Laurent Bercot <[email protected]> wrote:
>   tai_from_sysclock(&a, (uint64)t + TAI_MAGIC)
>  Then you have to copy micro/nanoseconds by hand, if applicable.

Ok.  And then in the other direction, use sysclock_from_tai() and
subtract TAI_MAGIC?

> I want to hide the system clock from applications and provide them
> with TAI time instead, suitable for computations no matter what your
> system clock setting is.

Without knowing the application's requirements, successfully hiding
the system clock means you would have to supply *all* the interfaces
that work with time values: *stat(), utimes(), localtime(), mktime(),
etc., not just time().  But it seems like it would be less work to
just supply the conversion functions, and let the application convert
from/to whatever data source it uses.

> If you insist, I'll try to come up with something more intuitive.
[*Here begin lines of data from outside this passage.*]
File: ./constraint.sdc
current_design registerFile

set clk_period 17.1
set clk_io_pct 0.2

create_clock -name clk0 -period $clk_period [get_ports {clk}]

set non_clock_inputs [all_inputs -no_clocks]
set_input_delay [expr $clk_period * $clk_io_pct] -clock clk0 $non_clock_inputs
set_output_delay [expr $clk_period * $clk_io_pct] -clock clk0 [all_outputs]
File: ./run.sh
#!/bin/bash
# OpenROAD 26Q1-2900-gdf79404cd8, Yosys 0.63+post, stock flow scripts
make -C /OpenROAD-flow-scripts/flow DESIGN_CONFIG=/design/flow/config.mk WORK_HOME=/design/flow/orfs finish
File: ./config.mk
export PLATFORM = sky130hd
export DESIGN_NAME = registerFile
export DESIGN_NICKNAME = registerFile
export VERILOG_FILES = /design/flow/design.v
export SDC_FILE = /design/flow/constraint.sdc
export NUM_CORES = 4
export LEC_CHECK = 1
export CORE_UTILIZATION = 30
File: ./design.v
module registerFile
(
	input [4:0] RS1,
	input [4:0] RS2,
	input [4:0] RD,
	input RegWrite, 
	input clk,
	input reset,
	input [63:0] WriteData,
	output reg [63:0] ReadData1,
	output reg [63:0] ReadData2
);
reg [63:0] Registers [31:0];
initial
  begin 
  Registers[0] = 64'd0;
  Registers[1] = 64'd1;
  Registers[2] = 64'd2;
  Registers[3] = 64'd3;
  Registers[4] = 64'd4;
  Registers[5] = 64'd5;
  Registers[6] = 64'd6;
  Registers[7] = 64'd7;
  Registers[8] = 64'd8;
  Registers[9] = 64'd9;
  Registers[10] = 64'd10;
  Registers[11] = 64'd11;
  Registers[12] = 64'd12;
  Registers[13] = 64'd13;
  Registers[14] = 64'd14;
  Registers[15] = 64'd15;
  Registers[16] = 64'd16;
  Registers[17] = 64'd17;
  Registers[18] = 64'd18;
  Registers[19] = 64'd19;
  Registers[20] = 64'd20;
  Registers[21] = 64'd21;
  Registers[22] = 64'd22;
  Registers[23] = 64'd23;
  Registers[24] = 64'd24;
  Registers[25] = 64'd25;
  Registers[26] = 64'd26;
  Registers[27] = 64'd27;
  Registers[28] = 64'd28;
  Registers[29] = 64'd29;
  Registers[30] = 64'd30;
  Registers[31] = 64'd31;
end
always @ (posedge clk)
begin
	if (RegWrite == 1)
		begin
			Registers[RD] = WriteData;
		end
end
always @ (RS1 or RS2 or reset)
begin
	if (reset == 1)
		begin
			ReadData1 = 64'd0;
			ReadData2 = 64'd0;
		end
	if (reset == 0)
		begin
			ReadData1 = Registers[RS1];
			ReadData2 = Registers[RS2];
		end	
end
endmodule
==> qor.txt <==
status -> finished clean
Cell Area, Synth -> 94240 um^2
Syn Area/Cell -> 20.36 um^2
DR DRC count -> 0
fin. max-slew vios -> 0
vias in the first global route -> 59681
Final Cycle Share -> 67.00%
routed vias/inst -> 5.712
Die X -> 562.5 um
row cnt -> 205
final antenna-violating net count -> 0
Die H -> 562.5 um
internal power -> 0.008585 W
max-cap violations -> 0
critical path fanouts, max -> 52
grt total ovfl -> 0
tool warnings -> 26
Core Util at FP -> 30.19%
layout cells sized above 1 -> 34.71%
Largest register FFs -> 2048
minimum clock period -> 11.46 ns
power share of the combinational group -> 9.0%
initial antenna violation count -> 21
CTS Buf Count -> 212
most instantiated logic cells after routing -> 2048 x edfxtp_1, 936 x mux4_2, 339 x buf_4, 241 x mux2i_1, 216 x clkbuf_16
Hold Buf Count CTS -> 0
crit path kind -> in -> out
Power Dens Cells -> 102.1 nW/um^2
via count -> 53480
setup TNS -> 0 ns
cell count in the Yosys report -> 4628
cell mode on critical path -> buf_4
Synth flops -> 2048
global-route wire length before repair -> 454600 um
ys flop type -> edfxtp_1
Synth Warn # -> 1
clock-pin slew on the worst setup and hold paths -> 0.06 ns
worst-case vdd ir drop -> 114.4 uV
RSZ-0062 raised after global routing -> no
largest net degree at the start of global routing -> 86
Post-DP HPWL -> 195600 um
switch share -> 23.14%
highest clock rate -> 87.28 MHz
TritonCTS Sinks -> 2048
Worst Tran Pin Value -> 1.186 ns
Commonest Layout Cell -> edfxtp_1
IO Count -> 210
Rel. slew slack -> 20.21%
asr flop ratio synth -> 0%
Die ar. -> 316400 um^2
root buffer cell -> clkbuf_16
CTS tree -> done
P_sw -> 0.002584 W
Worst setup EP type -> output pin
final hold violations -> 0
Slowest Stage Delay on Critical Path -> 0.83 ns
Post-CTS Setup Inserts -> 0
YS chip area -> 94240 um^2
Post-synth EDFFs -> 2048
Synth Seq Share -> 65.26%
post_cts resized -> 0
First-pass DRT Iterations -> 7
H-tree levels -> 4
GR Util All Layers -> 22.16%
Starting DRT DRC Count -> 3641
Crit path required time -> 13.68 ns
Avg WL per Cell -> 34.80 um
worst hold-check path type -> in -> reg
Critical Path AT -> 8.04 ns
Post-Route WL -> 325800 um
Leak -> 33.93 nW
Seq pwr share -> 50.2%
Tot Pwr -> 0.01117 W
Max Root-Sink Buffers -> 3
Worst path slowest cell -> nor4b_1
PortBufs -> 209
sequence of cells on the critical path -> buf_8 -> buf_4 -> buf_4 -> buf_4 -> mux4_2 -> o22ai_1 -> o21ai_0 -> nor4b_1 -> clkdlybuf4s50_1
Setup violations, final -> 0
Clock power frac -> 40.8%
CP Launch Type -> input pin
Post-Syn Instances -> 4628
Core Box Area -> 312200 um^2
Filler cells -> 28316
GPL Wtd Cong -> 0.8794
area grow syn2layout -> 16.14%
distinct lib cells -> 54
I don't mind writing it myself.  Would you like a patch or git pull
request?

> And most of all, [tain_init() is] only ever useful with --enable-monotonic,
> which doesn't really make sense if you're using linear time in your
> applications, which is probably the case if you're skalibs-aware

I'm writing code that other people should be able to use, and I don't
want to put constraints on how they configure skalibs.  I just want to
use the tai functions, including tain_now(), in a way that will work
for any self-consistent set of skalibs configuration options that
someone else may have set.  Do I need tain_init() for that?  If not,
then it sounds like it may not need to be part of the documented API.